= How to complete this task =
Could you output all of the records below exactly as they appear?

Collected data
"""
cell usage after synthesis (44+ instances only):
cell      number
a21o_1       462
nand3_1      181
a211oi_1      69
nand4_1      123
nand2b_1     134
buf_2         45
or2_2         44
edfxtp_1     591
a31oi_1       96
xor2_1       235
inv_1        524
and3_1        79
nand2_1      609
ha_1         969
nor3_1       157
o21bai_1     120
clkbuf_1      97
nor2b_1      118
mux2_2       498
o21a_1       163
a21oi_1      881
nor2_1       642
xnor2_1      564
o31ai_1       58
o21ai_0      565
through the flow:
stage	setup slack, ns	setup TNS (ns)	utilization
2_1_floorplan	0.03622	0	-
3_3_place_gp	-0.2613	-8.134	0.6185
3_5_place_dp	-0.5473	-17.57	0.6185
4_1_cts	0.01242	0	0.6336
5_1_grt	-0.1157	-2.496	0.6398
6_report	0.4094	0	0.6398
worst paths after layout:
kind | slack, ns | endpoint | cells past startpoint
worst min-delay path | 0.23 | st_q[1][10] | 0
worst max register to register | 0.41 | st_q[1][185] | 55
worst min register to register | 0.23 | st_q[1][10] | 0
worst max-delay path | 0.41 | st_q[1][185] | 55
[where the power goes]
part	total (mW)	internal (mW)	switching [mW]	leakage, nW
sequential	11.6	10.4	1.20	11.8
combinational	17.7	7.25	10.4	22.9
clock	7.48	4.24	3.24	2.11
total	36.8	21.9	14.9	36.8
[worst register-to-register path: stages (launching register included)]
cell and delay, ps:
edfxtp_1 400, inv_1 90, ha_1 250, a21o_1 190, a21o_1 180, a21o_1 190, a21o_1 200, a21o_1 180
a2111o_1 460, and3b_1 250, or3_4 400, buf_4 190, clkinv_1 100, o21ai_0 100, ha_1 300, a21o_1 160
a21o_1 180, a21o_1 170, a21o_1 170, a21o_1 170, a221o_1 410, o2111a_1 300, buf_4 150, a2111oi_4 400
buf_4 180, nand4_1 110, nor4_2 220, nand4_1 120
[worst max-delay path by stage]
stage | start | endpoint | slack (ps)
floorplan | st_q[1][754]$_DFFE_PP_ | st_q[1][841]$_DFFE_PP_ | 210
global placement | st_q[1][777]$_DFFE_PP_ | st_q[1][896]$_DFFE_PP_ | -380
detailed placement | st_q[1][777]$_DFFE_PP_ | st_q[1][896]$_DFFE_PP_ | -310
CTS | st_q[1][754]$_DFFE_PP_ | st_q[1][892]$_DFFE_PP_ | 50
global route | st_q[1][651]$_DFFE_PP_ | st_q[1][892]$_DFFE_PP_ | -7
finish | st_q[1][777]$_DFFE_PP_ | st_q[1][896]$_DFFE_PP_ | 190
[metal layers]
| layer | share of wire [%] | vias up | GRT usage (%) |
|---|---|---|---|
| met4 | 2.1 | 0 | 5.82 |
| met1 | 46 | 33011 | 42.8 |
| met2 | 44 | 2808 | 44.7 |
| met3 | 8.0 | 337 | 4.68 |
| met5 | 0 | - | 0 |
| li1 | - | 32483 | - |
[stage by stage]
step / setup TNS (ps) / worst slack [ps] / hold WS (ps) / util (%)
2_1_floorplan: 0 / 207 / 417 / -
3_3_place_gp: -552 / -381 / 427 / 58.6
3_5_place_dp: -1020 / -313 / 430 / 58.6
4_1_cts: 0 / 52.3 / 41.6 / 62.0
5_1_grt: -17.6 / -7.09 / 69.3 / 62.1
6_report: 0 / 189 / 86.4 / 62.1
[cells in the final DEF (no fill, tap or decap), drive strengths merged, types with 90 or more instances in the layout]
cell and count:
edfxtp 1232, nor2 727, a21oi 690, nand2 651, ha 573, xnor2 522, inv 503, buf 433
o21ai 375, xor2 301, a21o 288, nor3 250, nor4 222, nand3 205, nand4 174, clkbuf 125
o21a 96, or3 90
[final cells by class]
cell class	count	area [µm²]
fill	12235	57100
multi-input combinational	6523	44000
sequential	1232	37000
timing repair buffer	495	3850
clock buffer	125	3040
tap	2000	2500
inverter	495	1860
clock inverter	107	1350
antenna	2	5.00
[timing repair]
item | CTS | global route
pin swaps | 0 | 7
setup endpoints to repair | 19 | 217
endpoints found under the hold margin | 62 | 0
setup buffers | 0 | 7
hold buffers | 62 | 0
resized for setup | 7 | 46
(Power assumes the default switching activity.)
===== config.mk =====
export PLATFORM = sky130hd
export DESIGN_NAME = eca_ctrl
export DESIGN_NICKNAME = d
export VERILOG_FILES = /design/src/hw/rtl/eca_pkg.sv /design/src/hw/rtl/eca_ctrl.sv
export SDC_FILE = /design/constraint.sdc
export NUM_CORES = 1
export LEC_CHECK = 0
export ABC_AREA = 1
export BUFFER_PORTS_ARGS = -buffer_cell sky130_fd_sc_hd__buf_4
export CAP_MARGIN = 20
export CORE_MARGIN = 8
export CORE_UTILIZATION = 30
export DETAILED_ROUTE_END_ITERATION = 16
export GPL_ROUTABILITY_DRIVEN = 0
export GPL_TIMING_DRIVEN = 0
export HOLD_SLACK_MARGIN = 0.15
export RECOVER_POWER = 100
export SYNTH_ARGS = -nofsm -noshare
export SYNTH_HDL_FRONTEND = slang
export SYNTH_SLANG_ARGS = --single-unit

===== constraint.sdc =====
create_clock -name clk -period 9.12 [get_ports clk]
set_clock_uncertainty 0.05 [all_clocks]
set_input_delay 1.824 -clock clk [delete_from_list [all_inputs] [get_ports clk]]
set_output_delay 1.824 -clock clk [all_outputs]
set_load 0.03 [all_outputs]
"""
= Exercise result =
cell usage after synthesis (44+ instances only):
cell      number
a21o_1       462
nand3_1      181
a211oi_1      69
nand4_1      123
nand2b_1     134
buf_2         45
or2_2         44
edfxtp_1     591
a31oi_1       96
xor2_1       235
inv_1        524
and3_1        79
nand2_1      609
ha_1         969
nor3_1       157
o21bai_1     120
clkbuf_1      97
nor2b_1      118
mux2_2       498
o21a_1       163
a21oi_1      881
nor2_1       642
xnor2_1      564
o31ai_1       58
o21ai_0      565
through the flow:
stage	setup slack, ns	setup TNS (ns)	utilization
2_1_floorplan	0.03622	0	-
3_3_place_gp	-0.2613	-8.134	0.6185
3_5_place_dp	-0.5473	-17.57	0.6185
4_1_cts	0.01242	0	0.6336
5_1_grt	-0.1157	-2.496	0.6398
6_report	0.4094	0	0.6398
worst paths after layout:
kind | slack, ns | endpoint | cells past startpoint
worst min-delay path | 0.23 | st_q[1][10] | 0
worst max register to register | 0.41 | st_q[1][185] | 55
worst min register to register | 0.23 | st_q[1][10] | 0
worst max-delay path | 0.41 | st_q[1][185] | 55
[where the power goes]
part	total (mW)	internal (mW)	switching [mW]	leakage, nW
sequential	11.6	10.4	1.20	11.8
combinational	17.7	7.25	10.4	22.9
clock	7.48	4.24	3.24	2.11
total	36.8	21.9	14.9	36.8
[worst register-to-register path: stages (launching register included)]
cell and delay, ps:
edfxtp_1 400, inv_1 90, ha_1 250, a21o_1 190, a21o_1 180, a21o_1 190, a21o_1 200, a21o_1 180
a2111o_1 460, and3b_1 250, or3_4 400, buf_4 190, clkinv_1 100, o21ai_0 100, ha_1 300, a21o_1 160
a21o_1 180, a21o_1 170, a21o_1 170, a21o_1 170, a221o_1 410, o2111a_1 300, buf_4 150, a2111oi_4 400
buf_4 180, nand4_1 110, nor4_2 220, nand4_1 120
[worst max-delay path by stage]
stage | start | endpoint | slack (ps)
floorplan | st_q[1][754]$_DFFE_PP_ | st_q[1][841]$_DFFE_PP_ | 210
global placement | st_q[1][777]$_DFFE_PP_ | st_q[1][896]$_DFFE_PP_ | -380
detailed placement | st_q[1][777]$_DFFE_PP_ | st_q[1][896]$_DFFE_PP_ | -310
CTS | st_q[1][754]$_DFFE_PP_ | st_q[1][892]$_DFFE_PP_ | 50
global route | st_q[1][651]$_DFFE_PP_ | st_q[1][892]$_DFFE_PP_ | -7
finish | st_q[1][777]$_DFFE_PP_ | st_q[1][896]$_DFFE_PP_ | 190
[metal layers]
| layer | share of wire [%] | vias up | GRT usage (%) |
|---|---|---|---|
| met4 | 2.1 | 0 | 5.82 |
| met1 | 46 | 33011 | 42.8 |
| met2 | 44 | 2808 | 44.7 |
| met3 | 8.0 | 337 | 4.68 |
| met5 | 0 | - | 0 |
| li1 | - | 32483 | - |
[stage by stage]
step / setup TNS (ps) / worst slack [ps] / hold WS (ps) / util (%)
2_1_floorplan: 0 / 207 / 417 / -
3_3_place_gp: -552 / -381 / 427 / 58.6
3_5_place_dp: -1020 / -313 / 430 / 58.6
4_1_cts: 0 / 52.3 / 41.6 / 62.0
5_1_grt: -17.6 / -7.09 / 69.3 / 62.1
6_report: 0 / 189 / 86.4 / 62.1
[cells in the final DEF (no fill, tap or decap), drive strengths merged, types with 90 or more instances in the layout]
cell and count:
edfxtp 1232, nor2 727, a21oi 690, nand2 651, ha 573, xnor2 522, inv 503, buf 433
o21ai 375, xor2 301, a21o 288, nor3 250, nor4 222, nand3 205, nand4 174, clkbuf 125
o21a 96, or3 90
[final cells by class]
cell class	count	area [µm²]
fill	12235	57100
multi-input combinational	6523	44000
sequential	1232	37000
timing repair buffer	495	3850
clock buffer	125	3040
tap	2000	2500
inverter	495	1860
clock inverter	107	1350
antenna	2	5.00
[timing repair]
item | CTS | global route
pin swaps | 0 | 7
setup endpoints to repair | 19 | 217
endpoints found under the hold margin | 62 | 0
setup buffers | 0 | 7
hold buffers | 62 | 0
resized for setup | 7 | 46
(Power assumes the default switching activity.)
===== config.mk =====
export PLATFORM = sky130hd
export DESIGN_NAME = eca_ctrl
export DESIGN_NICKNAME = d
export VERILOG_FILES = /design/src/hw/rtl/eca_pkg.sv /design/src/hw/rtl/eca_ctrl.sv
export SDC_FILE = /design/constraint.sdc
export NUM_CORES = 1
export LEC_CHECK = 0
export ABC_AREA = 1
export BUFFER_PORTS_ARGS = -buffer_cell sky130_fd_sc_hd__buf_4
export CAP_MARGIN = 20
export CORE_MARGIN = 8
export CORE_UTILIZATION = 30
export DETAILED_ROUTE_END_ITERATION = 16
export GPL_ROUTABILITY_DRIVEN = 0
export GPL_TIMING_DRIVEN = 0
export HOLD_SLACK_MARGIN = 0.15
export RECOVER_POWER = 100
export SYNTH_ARGS = -nofsm -noshare
export SYNTH_HDL_FRONTEND = slang
export SYNTH_SLANG_ARGS = --single-unit

===== constraint.sdc =====
create_clock -name clk -period 9.12 [get_ports clk]
set_clock_uncertainty 0.05 [all_clocks]
set_input_delay 1.824 -clock clk [delete_from_list [all_inputs] [get_ports clk]]
set_output_delay 1.824 -clock clk [all_outputs]
set_load 0.03 [all_outputs]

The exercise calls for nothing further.